What to work on. Identify every line in the records below that contains the word "selectReg", and copy each of those lines.

Segment Start: Extracted information

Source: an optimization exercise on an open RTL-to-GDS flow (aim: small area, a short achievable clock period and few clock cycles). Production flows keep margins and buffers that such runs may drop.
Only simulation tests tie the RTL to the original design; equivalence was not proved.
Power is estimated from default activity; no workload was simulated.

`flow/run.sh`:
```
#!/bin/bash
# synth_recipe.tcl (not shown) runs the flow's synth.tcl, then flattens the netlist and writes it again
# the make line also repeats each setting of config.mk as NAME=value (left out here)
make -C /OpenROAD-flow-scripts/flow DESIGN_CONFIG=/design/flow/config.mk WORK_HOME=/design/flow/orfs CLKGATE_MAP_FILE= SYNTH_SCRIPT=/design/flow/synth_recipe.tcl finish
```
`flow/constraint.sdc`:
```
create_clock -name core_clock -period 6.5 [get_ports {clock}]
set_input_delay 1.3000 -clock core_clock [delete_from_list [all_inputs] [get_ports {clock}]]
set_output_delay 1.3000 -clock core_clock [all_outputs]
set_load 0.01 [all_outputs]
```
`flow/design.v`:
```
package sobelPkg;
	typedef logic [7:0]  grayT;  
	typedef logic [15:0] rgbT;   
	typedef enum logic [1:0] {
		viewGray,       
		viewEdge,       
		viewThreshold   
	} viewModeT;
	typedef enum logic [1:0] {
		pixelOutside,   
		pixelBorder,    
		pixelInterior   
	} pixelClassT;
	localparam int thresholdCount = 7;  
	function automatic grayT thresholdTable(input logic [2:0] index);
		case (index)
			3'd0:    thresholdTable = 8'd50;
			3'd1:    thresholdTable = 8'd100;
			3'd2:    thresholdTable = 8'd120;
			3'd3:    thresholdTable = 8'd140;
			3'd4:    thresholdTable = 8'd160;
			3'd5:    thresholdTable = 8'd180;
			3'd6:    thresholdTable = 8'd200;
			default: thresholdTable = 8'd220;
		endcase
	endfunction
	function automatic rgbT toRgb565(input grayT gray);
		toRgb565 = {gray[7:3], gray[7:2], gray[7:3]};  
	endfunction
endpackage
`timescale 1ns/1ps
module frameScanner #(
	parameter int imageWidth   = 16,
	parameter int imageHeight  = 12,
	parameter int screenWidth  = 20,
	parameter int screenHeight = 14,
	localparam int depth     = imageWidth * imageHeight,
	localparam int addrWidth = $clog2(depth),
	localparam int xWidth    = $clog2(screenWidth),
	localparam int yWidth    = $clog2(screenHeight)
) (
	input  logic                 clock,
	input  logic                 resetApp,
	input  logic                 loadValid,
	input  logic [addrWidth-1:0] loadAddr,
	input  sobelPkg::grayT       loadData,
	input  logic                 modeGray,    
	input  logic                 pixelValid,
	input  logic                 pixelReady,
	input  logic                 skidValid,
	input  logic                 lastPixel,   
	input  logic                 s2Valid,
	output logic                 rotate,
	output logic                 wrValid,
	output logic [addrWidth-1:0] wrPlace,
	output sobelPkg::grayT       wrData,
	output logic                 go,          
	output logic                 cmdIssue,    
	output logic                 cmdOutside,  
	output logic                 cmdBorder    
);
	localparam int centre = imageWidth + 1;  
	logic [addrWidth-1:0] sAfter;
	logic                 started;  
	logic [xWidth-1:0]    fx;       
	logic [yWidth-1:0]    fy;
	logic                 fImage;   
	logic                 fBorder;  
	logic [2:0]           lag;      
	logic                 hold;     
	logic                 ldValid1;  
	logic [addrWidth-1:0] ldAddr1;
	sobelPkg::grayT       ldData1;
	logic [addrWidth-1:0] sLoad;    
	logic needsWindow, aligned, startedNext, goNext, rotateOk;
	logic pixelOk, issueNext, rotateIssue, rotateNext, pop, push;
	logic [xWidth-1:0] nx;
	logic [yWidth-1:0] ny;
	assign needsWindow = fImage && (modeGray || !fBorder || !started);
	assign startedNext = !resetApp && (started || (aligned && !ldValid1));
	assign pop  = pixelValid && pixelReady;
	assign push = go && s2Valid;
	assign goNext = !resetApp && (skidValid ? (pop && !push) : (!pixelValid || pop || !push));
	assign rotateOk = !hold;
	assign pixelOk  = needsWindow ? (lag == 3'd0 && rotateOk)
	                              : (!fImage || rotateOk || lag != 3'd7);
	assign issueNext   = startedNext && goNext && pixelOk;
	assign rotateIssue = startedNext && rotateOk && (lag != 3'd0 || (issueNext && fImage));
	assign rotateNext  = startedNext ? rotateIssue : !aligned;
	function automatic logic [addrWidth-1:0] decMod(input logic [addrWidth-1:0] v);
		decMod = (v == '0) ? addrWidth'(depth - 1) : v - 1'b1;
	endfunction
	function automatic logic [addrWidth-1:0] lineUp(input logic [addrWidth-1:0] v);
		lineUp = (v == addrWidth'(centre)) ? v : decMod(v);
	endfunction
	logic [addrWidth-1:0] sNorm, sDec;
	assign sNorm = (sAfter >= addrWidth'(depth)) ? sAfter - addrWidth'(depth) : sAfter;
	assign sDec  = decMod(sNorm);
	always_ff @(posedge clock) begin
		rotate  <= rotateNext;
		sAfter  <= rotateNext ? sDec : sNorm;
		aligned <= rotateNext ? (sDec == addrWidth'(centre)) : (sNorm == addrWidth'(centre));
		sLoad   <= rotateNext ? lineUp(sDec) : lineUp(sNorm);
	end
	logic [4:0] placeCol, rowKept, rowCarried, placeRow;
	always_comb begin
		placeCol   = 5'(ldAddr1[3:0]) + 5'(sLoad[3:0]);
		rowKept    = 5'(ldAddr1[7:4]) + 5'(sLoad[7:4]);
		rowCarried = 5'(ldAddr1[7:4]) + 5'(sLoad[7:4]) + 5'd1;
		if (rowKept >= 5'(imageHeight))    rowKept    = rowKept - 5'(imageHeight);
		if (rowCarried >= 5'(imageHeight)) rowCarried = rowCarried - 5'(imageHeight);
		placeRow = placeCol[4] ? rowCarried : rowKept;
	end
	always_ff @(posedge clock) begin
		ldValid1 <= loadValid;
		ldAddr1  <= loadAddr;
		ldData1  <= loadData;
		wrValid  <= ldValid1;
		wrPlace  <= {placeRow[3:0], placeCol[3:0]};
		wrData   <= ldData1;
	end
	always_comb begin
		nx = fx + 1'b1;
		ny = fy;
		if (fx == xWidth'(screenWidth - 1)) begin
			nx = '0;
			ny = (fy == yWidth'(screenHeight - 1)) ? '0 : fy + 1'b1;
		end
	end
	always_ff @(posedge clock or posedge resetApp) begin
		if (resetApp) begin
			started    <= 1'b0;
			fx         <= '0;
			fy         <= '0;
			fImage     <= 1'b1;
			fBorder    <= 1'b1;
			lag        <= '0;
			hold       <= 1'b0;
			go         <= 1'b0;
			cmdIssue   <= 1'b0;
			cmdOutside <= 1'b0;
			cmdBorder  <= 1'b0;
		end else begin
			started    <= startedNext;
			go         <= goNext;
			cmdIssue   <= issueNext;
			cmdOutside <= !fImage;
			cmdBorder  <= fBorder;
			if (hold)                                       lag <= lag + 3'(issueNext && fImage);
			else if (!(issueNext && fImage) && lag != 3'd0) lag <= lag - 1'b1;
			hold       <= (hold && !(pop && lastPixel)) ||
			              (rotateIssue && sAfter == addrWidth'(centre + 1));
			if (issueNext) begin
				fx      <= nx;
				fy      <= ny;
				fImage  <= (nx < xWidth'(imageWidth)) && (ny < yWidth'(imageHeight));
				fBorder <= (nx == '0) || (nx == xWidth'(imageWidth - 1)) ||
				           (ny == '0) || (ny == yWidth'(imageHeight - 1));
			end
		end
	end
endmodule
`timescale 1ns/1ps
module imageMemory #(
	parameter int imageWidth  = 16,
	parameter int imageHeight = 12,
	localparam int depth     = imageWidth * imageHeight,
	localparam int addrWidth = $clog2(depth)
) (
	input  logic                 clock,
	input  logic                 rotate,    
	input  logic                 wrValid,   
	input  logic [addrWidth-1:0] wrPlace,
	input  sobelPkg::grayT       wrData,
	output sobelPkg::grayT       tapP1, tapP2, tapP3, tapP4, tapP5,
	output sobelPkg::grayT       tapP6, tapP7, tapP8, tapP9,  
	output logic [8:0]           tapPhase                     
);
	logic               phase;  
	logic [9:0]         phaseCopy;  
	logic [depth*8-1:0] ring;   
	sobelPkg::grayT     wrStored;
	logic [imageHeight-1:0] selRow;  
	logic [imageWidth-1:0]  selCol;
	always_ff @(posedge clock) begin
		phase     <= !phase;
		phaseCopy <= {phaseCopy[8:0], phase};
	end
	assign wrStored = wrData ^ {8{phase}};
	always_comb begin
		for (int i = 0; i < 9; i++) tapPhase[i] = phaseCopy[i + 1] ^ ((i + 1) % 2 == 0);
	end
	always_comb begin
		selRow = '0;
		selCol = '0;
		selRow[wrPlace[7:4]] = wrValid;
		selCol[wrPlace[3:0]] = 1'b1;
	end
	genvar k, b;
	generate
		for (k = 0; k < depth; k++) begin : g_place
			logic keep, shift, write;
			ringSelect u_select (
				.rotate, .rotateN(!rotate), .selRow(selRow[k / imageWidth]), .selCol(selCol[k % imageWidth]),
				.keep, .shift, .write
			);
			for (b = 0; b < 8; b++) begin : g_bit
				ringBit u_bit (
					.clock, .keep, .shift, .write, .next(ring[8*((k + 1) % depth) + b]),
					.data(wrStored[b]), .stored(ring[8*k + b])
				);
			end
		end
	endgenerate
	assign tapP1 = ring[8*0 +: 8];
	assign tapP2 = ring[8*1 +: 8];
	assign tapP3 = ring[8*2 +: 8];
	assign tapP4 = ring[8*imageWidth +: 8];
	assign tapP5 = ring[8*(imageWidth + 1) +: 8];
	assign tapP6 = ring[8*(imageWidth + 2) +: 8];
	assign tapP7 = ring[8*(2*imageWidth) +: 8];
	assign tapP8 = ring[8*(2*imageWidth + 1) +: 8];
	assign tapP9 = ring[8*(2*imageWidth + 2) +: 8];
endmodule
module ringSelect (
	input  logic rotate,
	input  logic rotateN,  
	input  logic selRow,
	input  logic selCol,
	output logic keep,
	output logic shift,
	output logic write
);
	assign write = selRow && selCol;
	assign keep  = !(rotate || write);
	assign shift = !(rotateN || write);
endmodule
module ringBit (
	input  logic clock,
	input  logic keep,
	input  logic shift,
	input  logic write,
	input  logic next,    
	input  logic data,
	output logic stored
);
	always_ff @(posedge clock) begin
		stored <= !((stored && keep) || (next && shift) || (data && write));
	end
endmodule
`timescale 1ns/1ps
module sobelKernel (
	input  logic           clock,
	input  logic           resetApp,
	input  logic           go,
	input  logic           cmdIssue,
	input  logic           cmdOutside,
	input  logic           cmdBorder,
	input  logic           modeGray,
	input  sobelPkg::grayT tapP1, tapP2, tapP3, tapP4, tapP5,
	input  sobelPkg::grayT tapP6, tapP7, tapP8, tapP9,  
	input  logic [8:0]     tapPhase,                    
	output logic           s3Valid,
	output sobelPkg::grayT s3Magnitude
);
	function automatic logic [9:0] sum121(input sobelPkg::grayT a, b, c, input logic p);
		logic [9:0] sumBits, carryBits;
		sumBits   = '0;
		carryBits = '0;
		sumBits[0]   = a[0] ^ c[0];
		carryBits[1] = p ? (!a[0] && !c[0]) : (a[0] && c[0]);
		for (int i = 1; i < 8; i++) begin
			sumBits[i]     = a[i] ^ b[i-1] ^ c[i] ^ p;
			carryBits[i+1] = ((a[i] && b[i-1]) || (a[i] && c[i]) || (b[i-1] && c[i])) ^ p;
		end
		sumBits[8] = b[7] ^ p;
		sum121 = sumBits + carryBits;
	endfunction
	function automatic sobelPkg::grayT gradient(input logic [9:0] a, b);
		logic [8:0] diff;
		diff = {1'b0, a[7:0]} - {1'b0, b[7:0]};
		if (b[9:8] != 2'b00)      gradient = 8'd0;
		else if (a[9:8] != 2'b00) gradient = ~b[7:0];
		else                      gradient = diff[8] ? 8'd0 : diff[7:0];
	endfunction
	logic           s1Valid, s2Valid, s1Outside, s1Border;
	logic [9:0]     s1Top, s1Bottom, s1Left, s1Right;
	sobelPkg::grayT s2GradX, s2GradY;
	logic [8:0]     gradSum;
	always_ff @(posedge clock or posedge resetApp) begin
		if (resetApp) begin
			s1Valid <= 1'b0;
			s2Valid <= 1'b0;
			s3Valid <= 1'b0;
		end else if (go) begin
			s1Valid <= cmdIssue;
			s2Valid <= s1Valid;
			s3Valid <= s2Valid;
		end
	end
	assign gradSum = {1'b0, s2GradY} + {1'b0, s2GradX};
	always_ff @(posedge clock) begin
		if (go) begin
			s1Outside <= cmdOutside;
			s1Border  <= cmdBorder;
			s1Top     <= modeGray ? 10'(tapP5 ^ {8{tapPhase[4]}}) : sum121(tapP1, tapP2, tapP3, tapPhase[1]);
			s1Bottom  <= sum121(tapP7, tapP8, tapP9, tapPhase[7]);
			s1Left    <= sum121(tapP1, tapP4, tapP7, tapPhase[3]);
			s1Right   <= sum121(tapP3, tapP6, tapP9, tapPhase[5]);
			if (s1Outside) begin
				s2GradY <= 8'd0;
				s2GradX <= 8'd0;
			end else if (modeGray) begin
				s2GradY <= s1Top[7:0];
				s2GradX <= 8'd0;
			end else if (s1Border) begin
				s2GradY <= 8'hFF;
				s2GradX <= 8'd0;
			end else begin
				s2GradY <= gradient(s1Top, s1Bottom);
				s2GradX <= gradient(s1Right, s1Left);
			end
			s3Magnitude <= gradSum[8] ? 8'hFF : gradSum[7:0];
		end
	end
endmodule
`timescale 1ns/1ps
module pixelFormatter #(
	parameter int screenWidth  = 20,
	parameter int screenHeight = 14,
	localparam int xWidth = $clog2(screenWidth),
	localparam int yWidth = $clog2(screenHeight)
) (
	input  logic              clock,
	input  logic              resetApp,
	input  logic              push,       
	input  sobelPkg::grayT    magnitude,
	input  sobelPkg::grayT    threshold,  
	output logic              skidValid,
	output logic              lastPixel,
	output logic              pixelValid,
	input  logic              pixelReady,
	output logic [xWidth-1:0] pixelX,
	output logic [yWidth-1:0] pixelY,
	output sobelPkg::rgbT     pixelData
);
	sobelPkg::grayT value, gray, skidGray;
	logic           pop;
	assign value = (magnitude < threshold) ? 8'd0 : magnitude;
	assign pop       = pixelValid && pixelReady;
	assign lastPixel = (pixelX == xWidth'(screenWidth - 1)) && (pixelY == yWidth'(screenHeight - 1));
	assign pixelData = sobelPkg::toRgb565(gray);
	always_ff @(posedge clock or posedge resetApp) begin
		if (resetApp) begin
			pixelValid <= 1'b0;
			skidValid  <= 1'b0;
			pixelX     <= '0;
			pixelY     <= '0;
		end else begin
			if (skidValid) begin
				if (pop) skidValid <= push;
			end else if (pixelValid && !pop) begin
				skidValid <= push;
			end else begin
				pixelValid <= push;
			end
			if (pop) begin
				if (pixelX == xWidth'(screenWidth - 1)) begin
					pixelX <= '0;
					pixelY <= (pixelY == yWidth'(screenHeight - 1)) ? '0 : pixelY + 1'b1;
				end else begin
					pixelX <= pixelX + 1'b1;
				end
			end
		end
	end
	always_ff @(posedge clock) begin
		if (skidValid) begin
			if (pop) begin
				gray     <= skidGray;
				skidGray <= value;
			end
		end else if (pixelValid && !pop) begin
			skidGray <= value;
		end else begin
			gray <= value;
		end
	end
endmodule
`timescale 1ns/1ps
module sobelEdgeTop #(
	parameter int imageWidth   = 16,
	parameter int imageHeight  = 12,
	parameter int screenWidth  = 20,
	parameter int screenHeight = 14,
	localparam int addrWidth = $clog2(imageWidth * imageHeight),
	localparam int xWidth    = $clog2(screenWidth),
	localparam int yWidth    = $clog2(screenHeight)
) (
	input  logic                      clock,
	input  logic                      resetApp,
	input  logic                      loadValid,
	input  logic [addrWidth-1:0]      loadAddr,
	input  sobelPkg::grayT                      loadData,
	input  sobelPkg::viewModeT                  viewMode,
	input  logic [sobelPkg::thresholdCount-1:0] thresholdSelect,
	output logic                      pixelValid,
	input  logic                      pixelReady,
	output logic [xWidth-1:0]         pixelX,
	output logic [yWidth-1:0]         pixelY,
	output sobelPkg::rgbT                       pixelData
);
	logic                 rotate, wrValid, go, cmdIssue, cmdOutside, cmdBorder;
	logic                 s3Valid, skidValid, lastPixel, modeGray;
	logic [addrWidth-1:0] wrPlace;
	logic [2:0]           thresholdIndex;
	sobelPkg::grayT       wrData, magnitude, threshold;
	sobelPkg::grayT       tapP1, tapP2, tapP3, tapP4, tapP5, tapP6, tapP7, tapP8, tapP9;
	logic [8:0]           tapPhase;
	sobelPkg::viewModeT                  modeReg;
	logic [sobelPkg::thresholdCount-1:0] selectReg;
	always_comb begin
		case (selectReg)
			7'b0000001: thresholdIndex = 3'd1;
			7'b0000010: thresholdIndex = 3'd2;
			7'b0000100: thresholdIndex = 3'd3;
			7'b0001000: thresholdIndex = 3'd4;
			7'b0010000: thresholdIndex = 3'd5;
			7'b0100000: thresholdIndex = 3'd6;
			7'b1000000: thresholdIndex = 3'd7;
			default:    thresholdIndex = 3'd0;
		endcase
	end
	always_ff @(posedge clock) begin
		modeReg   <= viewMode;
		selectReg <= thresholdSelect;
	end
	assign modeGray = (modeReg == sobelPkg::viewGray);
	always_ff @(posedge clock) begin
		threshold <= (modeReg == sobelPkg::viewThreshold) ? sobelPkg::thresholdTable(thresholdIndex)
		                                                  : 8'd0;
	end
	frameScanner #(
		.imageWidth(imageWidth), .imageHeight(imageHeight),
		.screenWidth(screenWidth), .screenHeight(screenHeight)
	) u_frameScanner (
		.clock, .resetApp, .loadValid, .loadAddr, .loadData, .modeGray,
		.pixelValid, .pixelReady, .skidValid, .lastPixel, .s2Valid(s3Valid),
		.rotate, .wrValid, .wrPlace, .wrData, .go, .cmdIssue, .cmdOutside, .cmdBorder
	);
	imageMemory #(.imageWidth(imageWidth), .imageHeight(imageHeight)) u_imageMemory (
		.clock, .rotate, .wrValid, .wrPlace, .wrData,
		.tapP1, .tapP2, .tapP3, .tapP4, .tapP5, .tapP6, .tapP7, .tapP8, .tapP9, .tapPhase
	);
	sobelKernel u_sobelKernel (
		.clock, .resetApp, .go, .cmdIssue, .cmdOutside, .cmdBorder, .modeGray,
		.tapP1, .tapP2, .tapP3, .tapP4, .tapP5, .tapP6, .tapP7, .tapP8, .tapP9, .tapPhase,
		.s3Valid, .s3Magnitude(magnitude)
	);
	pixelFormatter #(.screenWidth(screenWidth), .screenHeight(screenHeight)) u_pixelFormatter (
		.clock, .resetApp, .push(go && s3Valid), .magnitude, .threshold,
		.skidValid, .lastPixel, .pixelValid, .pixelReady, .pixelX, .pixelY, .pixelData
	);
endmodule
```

Segment End: Extracted information
Segment Start: Extracted information

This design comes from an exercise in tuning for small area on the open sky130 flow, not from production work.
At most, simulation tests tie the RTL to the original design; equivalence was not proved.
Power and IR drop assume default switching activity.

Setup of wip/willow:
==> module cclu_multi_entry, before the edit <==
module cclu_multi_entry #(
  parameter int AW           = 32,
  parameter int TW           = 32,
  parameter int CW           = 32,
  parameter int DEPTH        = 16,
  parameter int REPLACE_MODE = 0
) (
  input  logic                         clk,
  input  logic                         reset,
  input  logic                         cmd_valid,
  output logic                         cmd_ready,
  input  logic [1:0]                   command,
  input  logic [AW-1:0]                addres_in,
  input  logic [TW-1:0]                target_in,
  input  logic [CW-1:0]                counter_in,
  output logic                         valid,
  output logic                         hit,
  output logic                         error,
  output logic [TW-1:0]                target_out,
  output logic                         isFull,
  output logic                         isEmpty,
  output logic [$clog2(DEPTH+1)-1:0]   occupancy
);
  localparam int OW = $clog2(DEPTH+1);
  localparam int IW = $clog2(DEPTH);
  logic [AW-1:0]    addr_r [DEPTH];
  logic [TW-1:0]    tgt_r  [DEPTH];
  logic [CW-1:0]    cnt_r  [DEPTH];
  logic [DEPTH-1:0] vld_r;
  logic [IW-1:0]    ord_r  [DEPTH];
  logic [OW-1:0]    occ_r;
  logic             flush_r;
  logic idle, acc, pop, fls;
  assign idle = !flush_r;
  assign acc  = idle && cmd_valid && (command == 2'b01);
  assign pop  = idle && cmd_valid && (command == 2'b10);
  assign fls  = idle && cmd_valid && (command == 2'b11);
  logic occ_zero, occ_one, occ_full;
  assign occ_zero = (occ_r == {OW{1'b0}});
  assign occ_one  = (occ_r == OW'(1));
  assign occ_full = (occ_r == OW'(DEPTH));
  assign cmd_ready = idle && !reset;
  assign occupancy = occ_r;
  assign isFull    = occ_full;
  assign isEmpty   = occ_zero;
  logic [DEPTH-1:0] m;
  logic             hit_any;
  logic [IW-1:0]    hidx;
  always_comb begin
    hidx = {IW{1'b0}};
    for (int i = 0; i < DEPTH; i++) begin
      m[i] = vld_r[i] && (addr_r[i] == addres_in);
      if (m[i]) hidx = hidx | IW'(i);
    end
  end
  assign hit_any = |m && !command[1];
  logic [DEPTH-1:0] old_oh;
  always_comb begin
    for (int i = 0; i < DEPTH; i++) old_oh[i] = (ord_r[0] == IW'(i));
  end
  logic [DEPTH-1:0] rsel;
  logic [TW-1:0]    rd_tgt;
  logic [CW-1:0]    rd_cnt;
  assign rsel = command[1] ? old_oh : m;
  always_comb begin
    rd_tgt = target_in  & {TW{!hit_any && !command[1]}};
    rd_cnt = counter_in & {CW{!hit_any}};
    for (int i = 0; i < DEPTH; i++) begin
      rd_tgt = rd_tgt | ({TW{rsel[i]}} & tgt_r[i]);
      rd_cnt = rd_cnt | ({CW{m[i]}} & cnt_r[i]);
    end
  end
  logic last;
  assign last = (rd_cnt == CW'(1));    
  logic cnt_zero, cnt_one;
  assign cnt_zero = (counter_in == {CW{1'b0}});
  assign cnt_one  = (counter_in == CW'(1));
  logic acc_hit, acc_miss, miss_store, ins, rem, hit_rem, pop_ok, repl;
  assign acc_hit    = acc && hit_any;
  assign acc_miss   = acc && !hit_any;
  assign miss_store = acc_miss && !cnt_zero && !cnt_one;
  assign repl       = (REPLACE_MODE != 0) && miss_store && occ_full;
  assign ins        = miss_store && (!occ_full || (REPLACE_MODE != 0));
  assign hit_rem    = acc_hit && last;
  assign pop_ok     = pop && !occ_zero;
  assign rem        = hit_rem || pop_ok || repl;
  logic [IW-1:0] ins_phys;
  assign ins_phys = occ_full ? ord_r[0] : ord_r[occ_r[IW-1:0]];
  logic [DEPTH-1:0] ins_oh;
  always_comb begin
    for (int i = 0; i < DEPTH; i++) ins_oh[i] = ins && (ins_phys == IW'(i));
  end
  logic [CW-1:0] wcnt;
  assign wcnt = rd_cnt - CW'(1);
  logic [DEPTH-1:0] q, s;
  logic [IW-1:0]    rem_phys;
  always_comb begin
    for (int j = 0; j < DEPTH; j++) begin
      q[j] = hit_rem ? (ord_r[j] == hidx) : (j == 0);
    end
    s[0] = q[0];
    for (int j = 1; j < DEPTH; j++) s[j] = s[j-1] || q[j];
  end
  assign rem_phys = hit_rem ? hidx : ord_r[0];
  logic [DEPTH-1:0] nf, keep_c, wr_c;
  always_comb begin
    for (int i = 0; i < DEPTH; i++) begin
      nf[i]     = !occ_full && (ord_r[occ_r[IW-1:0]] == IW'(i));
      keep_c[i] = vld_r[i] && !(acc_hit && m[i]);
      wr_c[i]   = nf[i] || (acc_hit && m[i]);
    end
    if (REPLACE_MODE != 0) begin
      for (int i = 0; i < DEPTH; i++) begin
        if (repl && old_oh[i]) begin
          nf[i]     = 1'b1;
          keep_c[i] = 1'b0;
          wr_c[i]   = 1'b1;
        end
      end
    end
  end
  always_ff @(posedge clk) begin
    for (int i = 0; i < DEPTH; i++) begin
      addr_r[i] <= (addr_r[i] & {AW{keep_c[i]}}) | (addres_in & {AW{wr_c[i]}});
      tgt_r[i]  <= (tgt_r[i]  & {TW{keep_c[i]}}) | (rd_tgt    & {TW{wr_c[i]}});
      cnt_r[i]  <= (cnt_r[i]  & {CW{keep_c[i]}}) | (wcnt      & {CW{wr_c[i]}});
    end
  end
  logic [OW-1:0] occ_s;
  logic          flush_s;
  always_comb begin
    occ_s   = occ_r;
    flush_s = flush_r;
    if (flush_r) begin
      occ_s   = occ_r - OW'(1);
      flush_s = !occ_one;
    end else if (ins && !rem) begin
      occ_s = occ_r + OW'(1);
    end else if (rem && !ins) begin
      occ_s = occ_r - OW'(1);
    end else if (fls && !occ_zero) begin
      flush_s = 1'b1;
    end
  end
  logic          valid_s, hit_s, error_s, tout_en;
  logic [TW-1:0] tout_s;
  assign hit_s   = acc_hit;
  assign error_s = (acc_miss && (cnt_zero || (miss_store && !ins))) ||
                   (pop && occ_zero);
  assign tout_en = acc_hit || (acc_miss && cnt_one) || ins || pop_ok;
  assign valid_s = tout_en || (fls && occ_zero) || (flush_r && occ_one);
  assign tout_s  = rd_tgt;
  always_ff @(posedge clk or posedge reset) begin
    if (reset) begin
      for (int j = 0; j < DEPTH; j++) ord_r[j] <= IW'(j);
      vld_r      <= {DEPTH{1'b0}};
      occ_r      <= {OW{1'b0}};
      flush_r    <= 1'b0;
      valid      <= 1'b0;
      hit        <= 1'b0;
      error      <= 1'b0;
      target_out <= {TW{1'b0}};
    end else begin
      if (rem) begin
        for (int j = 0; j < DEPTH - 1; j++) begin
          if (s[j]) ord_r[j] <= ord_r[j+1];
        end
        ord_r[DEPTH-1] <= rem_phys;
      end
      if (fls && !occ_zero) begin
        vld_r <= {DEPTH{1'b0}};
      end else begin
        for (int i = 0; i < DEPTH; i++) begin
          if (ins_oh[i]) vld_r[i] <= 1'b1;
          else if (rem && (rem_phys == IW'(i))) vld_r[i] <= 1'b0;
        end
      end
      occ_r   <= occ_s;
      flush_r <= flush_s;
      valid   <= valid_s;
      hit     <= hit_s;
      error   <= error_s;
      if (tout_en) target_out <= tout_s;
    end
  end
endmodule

Segment End: Extracted information

Solved exercise.
	logic [sobelPkg::thresholdCount-1:0] selectReg;
		case (selectReg)
		selectReg <= thresholdSelect;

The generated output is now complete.